Paul, walking with his stick, came across to her.
“Good lord, you look sick. What can you see? The only other time I saw a girl look as scared as that was when a spider had run up her arm.”
“Paul, don’t joke! I may be dying! The tea—”
“What’s wrong with it? I know Lily slips at times, but she can’t be that bad.” Before Julia could stop him he had picked up the cup and taken a mouthful of the hot liquid.
“Paul!” Julia screamed. “Spit it out. Quickly! It’s poisoned.”
Paul went rapidly out on to the balcony and spat with thoroughness.
“Pah!” he said in disgust. Then surprisingly he began to hoot with laughter. “Darling, if only you could see your face! You look at death’s door. It’s only a mistake of Lily’s. She’s put salt in instead of sugar.”
Julia licked her lips. Of course, that was all it was. She could taste the salt now. How silly to have got so panicky.
“The careless little devil. I’ll speak to her,” Paul said. “I’ll go down now and get you a fresh cup.”
“Was your tea all right?” Julia asked slowly.
“Yes, but I don’t take sugar. Neither does Mother. What about Nita, I wonder.”
“Nita didn’t stay up here for hers,” Julia said. Suddenly she said, “Mrs. Robinson did your ankle awfully early this morning.”
“She hasn’t done it. I’m only just up.”
“Then why was she over here? I saw her going home not ten minutes ago.”
“Probably come to borrow something,” Paul said lightly. “She’s always doing that. Anyway, what on earth has Dove got to do with it? Oh, I see. You mean she was talking to Lily and distracting her attention, so that the salt went in instead of the sugar.”

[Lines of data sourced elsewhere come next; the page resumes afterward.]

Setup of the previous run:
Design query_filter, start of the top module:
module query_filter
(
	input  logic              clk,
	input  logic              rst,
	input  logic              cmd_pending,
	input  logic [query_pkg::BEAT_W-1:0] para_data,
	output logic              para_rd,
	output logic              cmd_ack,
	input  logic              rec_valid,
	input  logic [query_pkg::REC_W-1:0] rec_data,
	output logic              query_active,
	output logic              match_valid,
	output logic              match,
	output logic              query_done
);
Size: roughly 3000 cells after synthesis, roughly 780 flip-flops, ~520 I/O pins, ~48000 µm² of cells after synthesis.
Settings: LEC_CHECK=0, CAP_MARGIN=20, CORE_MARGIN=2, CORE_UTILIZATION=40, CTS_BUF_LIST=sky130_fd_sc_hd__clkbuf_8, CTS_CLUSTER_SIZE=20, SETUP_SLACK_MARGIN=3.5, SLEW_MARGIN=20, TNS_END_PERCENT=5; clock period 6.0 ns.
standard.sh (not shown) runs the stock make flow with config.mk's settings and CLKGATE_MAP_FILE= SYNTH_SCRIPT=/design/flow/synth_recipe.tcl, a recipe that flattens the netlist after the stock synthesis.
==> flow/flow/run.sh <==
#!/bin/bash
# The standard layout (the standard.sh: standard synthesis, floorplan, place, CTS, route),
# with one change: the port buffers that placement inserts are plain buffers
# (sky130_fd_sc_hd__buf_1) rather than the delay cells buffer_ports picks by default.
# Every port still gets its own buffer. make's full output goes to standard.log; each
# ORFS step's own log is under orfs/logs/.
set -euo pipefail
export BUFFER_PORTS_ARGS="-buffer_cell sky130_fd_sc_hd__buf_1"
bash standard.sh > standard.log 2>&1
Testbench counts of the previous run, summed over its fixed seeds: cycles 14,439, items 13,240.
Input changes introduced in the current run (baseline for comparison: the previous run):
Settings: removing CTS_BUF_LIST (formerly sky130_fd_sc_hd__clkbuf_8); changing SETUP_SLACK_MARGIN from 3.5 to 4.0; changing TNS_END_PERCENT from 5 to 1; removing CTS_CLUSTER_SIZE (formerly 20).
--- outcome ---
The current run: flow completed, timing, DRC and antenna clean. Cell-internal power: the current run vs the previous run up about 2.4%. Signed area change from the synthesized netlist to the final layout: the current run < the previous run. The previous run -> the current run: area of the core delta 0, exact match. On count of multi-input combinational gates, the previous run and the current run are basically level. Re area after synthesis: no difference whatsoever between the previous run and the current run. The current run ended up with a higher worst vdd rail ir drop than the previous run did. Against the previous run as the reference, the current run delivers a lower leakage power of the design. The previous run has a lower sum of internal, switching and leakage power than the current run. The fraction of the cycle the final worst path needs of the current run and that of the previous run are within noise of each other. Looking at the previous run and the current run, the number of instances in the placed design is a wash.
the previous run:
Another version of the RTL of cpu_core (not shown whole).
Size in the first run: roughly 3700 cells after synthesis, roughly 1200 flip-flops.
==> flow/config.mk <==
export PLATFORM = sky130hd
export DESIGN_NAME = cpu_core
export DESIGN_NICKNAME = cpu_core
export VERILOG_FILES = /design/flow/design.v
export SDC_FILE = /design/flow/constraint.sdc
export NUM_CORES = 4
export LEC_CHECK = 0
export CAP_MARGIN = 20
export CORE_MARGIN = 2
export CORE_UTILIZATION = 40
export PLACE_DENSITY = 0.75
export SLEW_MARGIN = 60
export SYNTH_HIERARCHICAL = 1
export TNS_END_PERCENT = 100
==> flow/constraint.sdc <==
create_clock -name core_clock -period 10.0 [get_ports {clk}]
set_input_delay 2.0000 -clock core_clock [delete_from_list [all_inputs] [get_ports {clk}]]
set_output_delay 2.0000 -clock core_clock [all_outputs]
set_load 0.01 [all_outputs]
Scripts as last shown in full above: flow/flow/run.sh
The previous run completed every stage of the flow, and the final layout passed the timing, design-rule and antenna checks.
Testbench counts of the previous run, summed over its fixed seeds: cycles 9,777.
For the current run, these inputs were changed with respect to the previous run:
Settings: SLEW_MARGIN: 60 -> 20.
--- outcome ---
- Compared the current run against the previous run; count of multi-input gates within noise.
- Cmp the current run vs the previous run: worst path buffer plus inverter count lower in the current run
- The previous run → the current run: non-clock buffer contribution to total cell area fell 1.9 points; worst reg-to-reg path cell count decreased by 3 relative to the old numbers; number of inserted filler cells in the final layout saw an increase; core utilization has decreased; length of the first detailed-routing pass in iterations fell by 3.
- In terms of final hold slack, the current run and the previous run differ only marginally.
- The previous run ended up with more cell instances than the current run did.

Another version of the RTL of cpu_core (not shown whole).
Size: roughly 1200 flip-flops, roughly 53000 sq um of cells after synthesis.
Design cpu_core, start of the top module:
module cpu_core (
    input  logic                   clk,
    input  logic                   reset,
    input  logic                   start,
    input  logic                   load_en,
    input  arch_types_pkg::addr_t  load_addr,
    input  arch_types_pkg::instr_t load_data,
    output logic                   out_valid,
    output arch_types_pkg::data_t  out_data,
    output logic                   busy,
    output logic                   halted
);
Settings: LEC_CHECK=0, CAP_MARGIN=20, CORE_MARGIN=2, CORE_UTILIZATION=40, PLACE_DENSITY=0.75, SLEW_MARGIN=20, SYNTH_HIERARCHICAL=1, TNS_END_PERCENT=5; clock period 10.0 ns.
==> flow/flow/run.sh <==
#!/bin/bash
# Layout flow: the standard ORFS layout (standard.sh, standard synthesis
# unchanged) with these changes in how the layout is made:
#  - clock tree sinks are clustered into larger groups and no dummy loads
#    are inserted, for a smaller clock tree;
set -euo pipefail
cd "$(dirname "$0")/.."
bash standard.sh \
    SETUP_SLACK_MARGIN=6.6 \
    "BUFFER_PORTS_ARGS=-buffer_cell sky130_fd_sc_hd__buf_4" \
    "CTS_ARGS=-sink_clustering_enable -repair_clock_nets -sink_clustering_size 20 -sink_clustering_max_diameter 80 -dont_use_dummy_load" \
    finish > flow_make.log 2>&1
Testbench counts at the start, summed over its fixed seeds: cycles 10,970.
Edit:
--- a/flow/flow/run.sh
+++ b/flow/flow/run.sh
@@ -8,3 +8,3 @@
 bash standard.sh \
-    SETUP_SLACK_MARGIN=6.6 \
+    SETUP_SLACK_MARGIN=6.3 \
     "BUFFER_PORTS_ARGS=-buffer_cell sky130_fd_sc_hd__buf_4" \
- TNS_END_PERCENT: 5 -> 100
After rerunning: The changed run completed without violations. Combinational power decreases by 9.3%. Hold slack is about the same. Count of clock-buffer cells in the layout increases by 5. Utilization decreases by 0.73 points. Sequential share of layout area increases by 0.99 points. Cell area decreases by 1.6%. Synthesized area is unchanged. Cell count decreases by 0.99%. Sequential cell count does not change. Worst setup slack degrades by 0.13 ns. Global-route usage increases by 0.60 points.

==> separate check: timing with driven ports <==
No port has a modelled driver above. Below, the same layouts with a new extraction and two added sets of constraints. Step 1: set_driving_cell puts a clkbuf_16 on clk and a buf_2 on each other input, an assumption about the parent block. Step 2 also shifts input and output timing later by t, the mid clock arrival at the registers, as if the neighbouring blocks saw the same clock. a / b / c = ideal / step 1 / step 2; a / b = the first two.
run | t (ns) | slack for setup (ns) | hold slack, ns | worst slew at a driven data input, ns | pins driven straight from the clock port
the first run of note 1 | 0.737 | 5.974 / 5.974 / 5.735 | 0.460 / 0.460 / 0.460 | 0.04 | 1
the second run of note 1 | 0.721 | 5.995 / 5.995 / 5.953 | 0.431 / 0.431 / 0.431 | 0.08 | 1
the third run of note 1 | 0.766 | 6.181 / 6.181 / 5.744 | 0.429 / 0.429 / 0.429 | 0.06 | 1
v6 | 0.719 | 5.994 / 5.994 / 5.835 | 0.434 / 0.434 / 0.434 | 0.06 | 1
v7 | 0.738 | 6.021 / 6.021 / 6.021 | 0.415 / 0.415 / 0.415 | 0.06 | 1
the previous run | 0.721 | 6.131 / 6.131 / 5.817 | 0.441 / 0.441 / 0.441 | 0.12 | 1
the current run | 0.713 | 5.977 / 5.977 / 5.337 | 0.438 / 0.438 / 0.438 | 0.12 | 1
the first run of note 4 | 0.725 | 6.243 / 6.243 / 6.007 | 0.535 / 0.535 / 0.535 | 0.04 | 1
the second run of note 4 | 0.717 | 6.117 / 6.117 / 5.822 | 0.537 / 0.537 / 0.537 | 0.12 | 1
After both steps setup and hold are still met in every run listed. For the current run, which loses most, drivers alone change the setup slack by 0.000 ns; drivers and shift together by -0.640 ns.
This is an optimization exercise on Yosys and OpenROAD, whose aim is small area, a short achievable clock period and few clock cycles, not a production implementation. Only simulation tests tie the RTL to the original design; equivalence was not proved. Power and IR drop assume default switching activity.

## flow/constraint.sdc

```tcl
create_clock -name core_clock -period 6.5 [get_ports {clk}]
set_input_delay 1.3000 -clock core_clock [delete_from_list [all_inputs] [get_ports {clk}]]
set_output_delay 1.3000 -clock core_clock [all_outputs]
set_load 0.01 [all_outputs]
```

## flow/config.mk

```make
export PLATFORM = sky130hd
export DESIGN_NAME = exec_unit
export DESIGN_NICKNAME = exec_unit
export VERILOG_FILES = /design/flow/design.v
export SDC_FILE = /design/flow/constraint.sdc
export NUM_CORES = 4
export LEC_CHECK = 0
export CAP_MARGIN = 20
export CORE_MARGIN = 2
export CORE_UTILIZATION = 35
export SLEW_MARGIN = 20
```

## flow/design.v

```verilog
package exec_pkg;
	localparam int xlen = 32;
	localparam int op_count = 37;
	localparam int op_add = 0;
	localparam int op_sub = 1;
	localparam int op_xor = 2;
	localparam int op_or = 3;
	localparam int op_and = 4;
	localparam int op_sll = 5;
	localparam int op_srl = 6;
	localparam int op_sra = 7;
	localparam int op_slt = 8;
	localparam int op_sltu = 9;
	localparam int op_addi = 10;
	localparam int op_xori = 11;
	localparam int op_ori = 12;
	localparam int op_andi = 13;
	localparam int op_slli = 14;
	localparam int op_srli = 15;
	localparam int op_srai = 16;
	localparam int op_slti = 17;
	localparam int op_sltiu = 18;
	localparam int op_lb = 19;
	localparam int op_lh = 20;
	localparam int op_lw = 21;
	localparam int op_lbu = 22;
	localparam int op_lhu = 23;
	localparam int op_sb = 24;
	localparam int op_sh = 25;
	localparam int op_sw = 26;
	localparam int op_beq = 27;
	localparam int op_bne = 28;
	localparam int op_blt = 29;
	localparam int op_bge = 30;
	localparam int op_bltu = 31;
	localparam int op_bgeu = 32;
	localparam int op_jal = 33;
	localparam int op_jalr = 34;
	localparam int op_lui = 35;
	localparam int op_auipc = 36;
	typedef logic [op_count-1:0] op_word_t;
	typedef enum logic [3:0] {
		alu_add, alu_sub, alu_sll, alu_slt, alu_sltu,
		alu_xor, alu_srl, alu_sra, alu_or, alu_and
	} alu_op_e;
	typedef enum logic [2:0] {
		cls_alu, cls_load, cls_store, cls_branch,
		cls_jal, cls_jalr, cls_lui, cls_auipc
	} op_class_e;
	typedef enum logic [2:0] {
		mem_byte = 3'b000,
		mem_half = 3'b001,
		mem_word = 3'b010,
		mem_byte_u = 3'b100,
		mem_half_u = 3'b101,
		mem_word_u = 3'b110
	} mem_kind_e;
	typedef union packed {
		logic [xlen-1:0] value;  
		struct packed {
			logic [19:0] upper;
			logic [11:0] zero;
		} u_form;
	} imm_u;
	typedef struct packed {
		op_word_t op;
		logic [xlen-1:0] rs1;
		logic [xlen-1:0] rs2;
		imm_u imm;
		logic [xlen-1:0] pc;
	} issue_t;
	typedef struct packed {
		logic [xlen-1:0] rd_value;
		logic rd_we;
		logic jump;
		logic [xlen-1:0] jump_target;
	} result_t;
	typedef struct packed {
		logic [xlen-1:0] addr;
		logic [xlen-1:0] wdata;
		logic we;
	} mem_req_t;
endpackage
`timescale 1ns/1ps
module op_decode (
	input exec_pkg::op_word_t op,
	output logic add_rs2,        
	output logic sub_rs2,        
	output logic sub_imm,        
	output logic logic_imm,      
	output logic shift_imm,      
	output logic op_add,
	output logic op_xor,
	output logic op_or,
	output logic op_and,
	output logic op_sll,
	output logic op_shr,
	output logic op_sra,
	output logic is_load,
	output logic is_store,
	output logic is_sw,
	output logic is_byte,
	output logic is_half,
	output logic is_uns,
	output logic is_branch,
	output logic is_link,        
	output logic is_jalr,
	output logic is_lui,
	output logic is_auipc,
	output logic c_eq,           
	output logic c_lt,           
	output logic c_ltu,          
	output logic c_inv,          
	output logic c_set           
);
	assign is_branch = |op[exec_pkg::op_bgeu:exec_pkg::op_beq];
	assign add_rs2 = op[exec_pkg::op_add] | op[exec_pkg::op_sub] | op[exec_pkg::op_slt] |
		op[exec_pkg::op_sltu] | is_branch;
	assign sub_rs2 = op[exec_pkg::op_sub] | op[exec_pkg::op_slt] | op[exec_pkg::op_sltu] | is_branch;
	assign sub_imm = op[exec_pkg::op_slti] | op[exec_pkg::op_sltiu];
	assign logic_imm = op[exec_pkg::op_xori] | op[exec_pkg::op_ori] | op[exec_pkg::op_andi];
	assign shift_imm = op[exec_pkg::op_slli] | op[exec_pkg::op_srli] | op[exec_pkg::op_srai];
	assign op_add = op[exec_pkg::op_add] | op[exec_pkg::op_sub] | op[exec_pkg::op_addi];
	assign op_xor = op[exec_pkg::op_xor] | op[exec_pkg::op_xori];
	assign op_or = op[exec_pkg::op_or] | op[exec_pkg::op_ori];
	assign op_and = op[exec_pkg::op_and] | op[exec_pkg::op_andi];
	assign op_sll = op[exec_pkg::op_sll] | op[exec_pkg::op_slli];
	assign op_sra = op[exec_pkg::op_sra] | op[exec_pkg::op_srai];
	assign op_shr = op[exec_pkg::op_srl] | op[exec_pkg::op_srli] | op_sra;
	assign is_load = |op[exec_pkg::op_lhu:exec_pkg::op_lb];
	assign is_store = |op[exec_pkg::op_sw:exec_pkg::op_sb];
	assign is_sw = op[exec_pkg::op_sw];
	assign is_byte = op[exec_pkg::op_lb] | op[exec_pkg::op_lbu] | op[exec_pkg::op_sb];
	assign is_half = op[exec_pkg::op_lh] | op[exec_pkg::op_lhu] | op[exec_pkg::op_sh];
	assign is_uns = op[exec_pkg::op_lbu] | op[exec_pkg::op_lhu];
	assign is_link = op[exec_pkg::op_jal] | op[exec_pkg::op_jalr];
	assign is_jalr = op[exec_pkg::op_jalr];
	assign is_lui = op[exec_pkg::op_lui];
	assign is_auipc = op[exec_pkg::op_auipc];
	assign c_eq = op[exec_pkg::op_beq] | op[exec_pkg::op_bne];
	assign c_lt = op[exec_pkg::op_blt] | op[exec_pkg::op_bge] | op[exec_pkg::op_slt] |
		op[exec_pkg::op_slti];
	assign c_ltu = op[exec_pkg::op_bltu] | op[exec_pkg::op_bgeu] | op[exec_pkg::op_sltu] |
		op[exec_pkg::op_sltiu];
	assign c_inv = op[exec_pkg::op_bne] | op[exec_pkg::op_bge] | op[exec_pkg::op_bgeu];
	assign c_set = op[exec_pkg::op_slt] | op[exec_pkg::op_slti] | op[exec_pkg::op_sltu] |
		op[exec_pkg::op_sltiu];
endmodule
`timescale 1ns/1ps
module alu (
	input exec_pkg::op_word_t op,
	input logic [31:0] rs1,
	input logic [31:0] rs2,
	input logic [31:0] imm,
	input logic [31:0] pc,
	output logic is_mem,
	output logic is_byte,
	output logic is_half,
	output logic is_uns,
	output logic is_store,
	output logic is_sw,
	output logic [31:0] addr,
	output logic [31:0] rd_value,
	output logic rd_we,
	output logic [31:0] jump_target,
	output logic eq,
	output logic lt_s,
	output logic lt_u,
	output logic c_eq,
	output logic c_lt,
	output logic c_ltu,
	output logic c_inv,
	output logic c_set,
	output logic c_br,
	output logic c_link
);
	logic add_rs2, sub_rs2, sub_imm, logic_imm, shift_imm;
	logic op_add, op_xor, op_or, op_and, op_sll, op_shr, op_sra;
	logic is_load, is_jalr, is_lui, is_auipc;
	op_decode u_dec (.op(op), .add_rs2(add_rs2), .sub_rs2(sub_rs2), .sub_imm(sub_imm),
		.logic_imm(logic_imm), .shift_imm(shift_imm), .op_add(op_add), .op_xor(op_xor),
		.op_or(op_or), .op_and(op_and), .op_sll(op_sll), .op_shr(op_shr), .op_sra(op_sra),
		.is_load(is_load), .is_store(is_store), .is_sw(is_sw), .is_byte(is_byte),
		.is_half(is_half), .is_uns(is_uns), .is_branch(c_br), .is_link(c_link),
		.is_jalr(is_jalr), .is_lui(is_lui), .is_auipc(is_auipc), .c_eq(c_eq), .c_lt(c_lt),
		.c_ltu(c_ltu), .c_inv(c_inv), .c_set(c_set));
	assign is_mem = is_load | is_store;
	logic [31:0] b;
	logic [31:0] bx;
	logic sub;
	logic [31:0] sum;
	logic cout;
	assign b = add_rs2 ? rs2 : imm;
	assign sub = add_rs2 ? sub_rs2 : sub_imm;
	assign bx = add_rs2 ? (rs2 ^ {32{sub_rs2}}) : (imm ^ {32{sub_imm}});
	assign {cout, sum} = {1'b0, rs1} + {1'b0, bx} + {32'b0, sub};
	assign lt_u = !cout;
	assign lt_s = (rs1[31] == b[31]) ? lt_u : rs1[31];
	assign eq = rs1 == rs2;
	assign addr = sum;
	logic [31:0] bl;
	assign bl = logic_imm ? imm : rs2;
	logic [31:0] upper;
	logic [31:0] tsum;
	logic [31:0] link;
	assign upper = {imm[31:12], 12'b0};
	assign tsum = pc + (is_auipc ? upper : imm);
	assign link = pc + 32'd4;
	assign jump_target = is_jalr ? {sum[31:1], 1'b0} : tsum;
	assign rd_we = !(is_store | c_br);
	logic [4:0] shamt;
	logic [4:0] rot_amt;
	logic [63:0] rot2;
	logic [31:0] rot, keep, sh;
	assign shamt = shift_imm ? imm[4:0] : rs2[4:0];
	assign rot_amt = op_sll ? 5'd0 - shamt : shamt;
	assign rot2 = {rs1, rs1} >> rot_amt;
	assign rot = rot2[31:0];
	always_comb begin
		for (int i = 0; i < 32; i++)
			keep[i] = op_sll ? (5'(i) >= shamt) : (5'(31 - i) >= shamt);
	end
	assign sh = (rot & keep) | (~keep & {32{op_sra & rs1[31]}});
	always_comb begin
		rd_value = '0;
		if (op_add) rd_value = rd_value | sum;
		if (op_xor) rd_value = rd_value | (rs1 ^ bl);
		if (op_or) rd_value = rd_value | (rs1 | bl);
		if (op_and) rd_value = rd_value | (rs1 & bl);
		if (op_sll | op_shr) rd_value = rd_value | sh;
		if (c_link) rd_value = rd_value | link;
		if (is_lui) rd_value = rd_value | upper;
		if (is_auipc) rd_value = rd_value | tsum;
	end
endmodule
`timescale 1ns/1ps
module branch_unit (
	input logic eq,
	input logic lt_s,
	input logic lt_u,
	input logic c_eq,
	input logic c_lt,
	input logic c_ltu,
	input logic c_inv,
	output logic cond
);
	assign cond = ((c_eq & eq) | (c_lt & lt_s) | (c_ltu & lt_u)) ^ c_inv;
endmodule
`timescale 1ns/1ps
module lsu (
	input logic [31:0] rdata,
	input logic [31:0] wdata,
	input logic [1:0] off,
	input logic is_byte,
	input logic is_half,
	input logic is_uns,
	output logic [31:0] load_value,
	output logic [31:0] merged
);
	logic [7:0] lane_b;
	logic [15:0] lane_h;
	assign lane_b = rdata[{off, 3'b000} +: 8];
	assign lane_h = rdata[{off[1], 4'b0000} +: 16];
	always_comb begin
		if (is_byte)
			load_value = {{24{lane_b[7] & !is_uns}}, lane_b};
		else if (is_half)
			load_value = {{16{lane_h[15] & !is_uns}}, lane_h};
		else
			load_value = rdata;
	end
	always_comb begin
		merged = rdata;
		if (is_byte)
			merged[{off, 3'b000} +: 8] = wdata[7:0];
		else if (is_half)
			merged[{off[1], 4'b0000} +: 16] = wdata[15:0];
	end
endmodule
`timescale 1ns/1ps
module exec_unit (
	input logic clk,
	input logic rst_n,
	input logic in_valid,
	output logic in_ready,
	input exec_pkg::issue_t in,
	output logic out_valid,
	input logic out_ready,
	output exec_pkg::result_t out,
	output logic mem_req_valid,
	output exec_pkg::mem_req_t mem_req,
	input logic mem_req_ready,
	input logic mem_rsp_valid,
	input logic [exec_pkg::xlen-1:0] mem_rdata
);
	logic r_res;             
	logic r_req;             
	logic rsp_wait;          
	logic [31:0] r_q;        
	logic [31:0] p_q;        
	logic we_q;              
	logic eq_q, lt_s_q, lt_u_q;                  
	logic c_eq_q, c_lt_q, c_ltu_q, c_inv_q;      
	logic c_set_q, c_br_q, c_link_q;            
	logic st_q;              
	logic byte_q;            
	logic half_q;            
	logic uns_q;             
	logic [1:0] off_q;       
	logic [31:0] o_rd;
	logic [31:0] o_tgt;
	logic o_we;
	logic o_jump;
	logic is_mem;
	logic [31:0] res_rd;
	logic [31:0] res_tgt;
	logic res_we;
	logic [31:0] addr;
	logic f_eq, f_lt_s, f_lt_u, f_c_eq, f_c_lt, f_c_ltu, f_c_inv, f_c_set, f_c_br, f_c_link;
	logic a_byte, a_half, a_uns, a_st, a_sw;
	alu u_alu (.op(in.op), .rs1(in.rs1), .rs2(in.rs2), .imm(in.imm.value), .pc(in.pc),
		.is_mem(is_mem), .is_byte(a_byte), .is_half(a_half), .is_uns(a_uns),
		.is_store(a_st), .is_sw(a_sw), .addr(addr), .rd_value(res_rd), .rd_we(res_we),
		.jump_target(res_tgt), .eq(f_eq), .lt_s(f_lt_s), .lt_u(f_lt_u), .c_eq(f_c_eq),
		.c_lt(f_c_lt), .c_ltu(f_c_ltu), .c_inv(f_c_inv), .c_set(f_c_set), .c_br(f_c_br),
		.c_link(f_c_link));
	logic cond;
	branch_unit u_br (.eq(eq_q), .lt_s(lt_s_q), .lt_u(lt_u_q), .c_eq(c_eq_q), .c_lt(c_lt_q),
		.c_ltu(c_ltu_q), .c_inv(c_inv_q), .cond(cond));
	logic [31:0] load_value;
	logic [31:0] merged;
	lsu u_lsu (.rdata(mem_rdata), .wdata(r_q), .off(off_q), .is_byte(byte_q), .is_half(half_q),
		.is_uns(uns_q), .load_value(load_value), .merged(merged));
	logic o_free;
	logic rsp;
	logic req_done;
	logic st_done;           
	logic r_move;            
	logic r_free;            
	logic accept;
	assign o_free = !out_valid || out_ready;
	assign rsp = rsp_wait && mem_rsp_valid;
	assign mem_req_valid = (r_req && o_free) || (rsp && st_q);
	assign req_done = mem_req_valid && mem_req_ready;
	assign st_done = req_done && mem_req.we;
	assign r_move = r_res && o_free;
	assign r_free = (!r_res && !r_req && !rsp_wait) || r_move || st_done || (rsp && !st_q);
	assign in_ready = r_free;
	assign accept = in_valid && in_ready;
	assign mem_req.addr = p_q;
	assign mem_req.wdata = rsp_wait ? merged : r_q;
	assign mem_req.we = we_q || rsp_wait;
	assign out.rd_value = o_rd;
	assign out.rd_we = o_we;
	assign out.jump = o_jump;
	assign out.jump_target = o_jump ? o_tgt : '0;
	always_ff @(posedge clk) begin
		if (!rst_n) begin
			r_res <= 1'b0;
			r_req <= 1'b0;
			rsp_wait <= 1'b0;
			out_valid <= 1'b0;
		end else begin
			if (r_move)
				r_res <= 1'b0;
			if (req_done) begin
				r_req <= 1'b0;
				rsp_wait <= !mem_req.we;
			end
			if (rsp) begin
				rsp_wait <= 1'b0;
				r_req <= st_q && !mem_req_ready;  
			end
			if (accept) begin
				r_res <= !is_mem;
				r_req <= is_mem;
			end
			if (out_valid && out_ready)
				out_valid <= 1'b0;
			if (r_move || st_done || (rsp && !st_q))
				out_valid <= 1'b1;
		end
	end
	always_ff @(posedge clk) begin
		if (accept) begin
			r_q <= is_mem ? in.rs2 : res_rd;
			p_q <= is_mem ? {addr[31:2], 2'b00} : res_tgt;
			we_q <= is_mem ? a_sw : res_we;
			eq_q <= f_eq;
			lt_s_q <= f_lt_s;
			lt_u_q <= f_lt_u;
			c_eq_q <= f_c_eq;
			c_lt_q <= f_c_lt;
			c_ltu_q <= f_c_ltu;
			c_inv_q <= f_c_inv;
			c_set_q <= f_c_set;
			c_br_q <= f_c_br;
			c_link_q <= f_c_link;
			st_q <= a_st;
			byte_q <= a_byte;
			half_q <= a_half;
			uns_q <= a_uns;
			off_q <= addr[1:0];
		end else if (rsp && st_q) begin
			r_q <= merged;
			we_q <= 1'b1;
		end
	end
	always_ff @(posedge clk) begin
		if (r_move) begin
			o_rd <= {r_q[31:1], r_q[0] | (c_set_q & cond)};
			o_tgt <= p_q;
			o_we <= we_q;
			o_jump <= c_link_q | (c_br_q & cond);
		end else if (st_done || (rsp && !st_q)) begin
			o_rd <= st_done ? '0 : load_value;
			o_we <= !st_done;
			o_jump <= 1'b0;
		end
	end
endmodule
```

“I didn’t mean that, either.” Julia put her hand in her pocket and felt the creased scrap of paper. Any of the three women could have been in the kitchen and slipped the salt in her teacup. Nita had been up looking for Timmy, Dove had come over early, probably borrowing, and Lily, of course, would have been down making the tea. Lily would know which her tray was, but either of the other two could easily have found out which it was.
It was unimportant, it was trifling, it was just another prank in keeping with the anonymous letters. It was to show her she was not wanted.
“Don’t be so upset over a silly mistake,” Paul said chidingly.
“But you see it wasn’t really a mistake,” Julia told him quietly. “Because I don’t take sugar in my tea either.”
Nevertheless, she wanted nothing more said about the matter, and was distressed when Paul raised the subject after breakfast. Davey had just carried Georgina down, and settled her in her chair, and Paul’s words were accompanied by the small snuffling from the white-rabbit bundle in the big armchair.
“Oh, Lily,” he said to that young woman who was just leaving the room after giving Georgina her cup of hot chocolate, “did you remember that Miss Paget doesn’t take sugar in her tea?”
Lily’s eyes gave their slight flicker. She didn’t look directly at anybody, her eyes always had a sidelong look.
“Yes, sir. I think so. Didn’t I?”
“All too well,” said Paul who had obviously decided that the episode was no longer a joke. “You substituted salt, which doesn’t make a cup of tea exactly a refreshing beverage.”
Lily’s hand went to her mouth.
“But I’m sure”—she hesitated—“I’m sure I didn’t do that. I mean, the salt box wouldn’t be near the sugar basin. Anyway, I think I remembered about no sugar. I’m sure I didn’t do it.”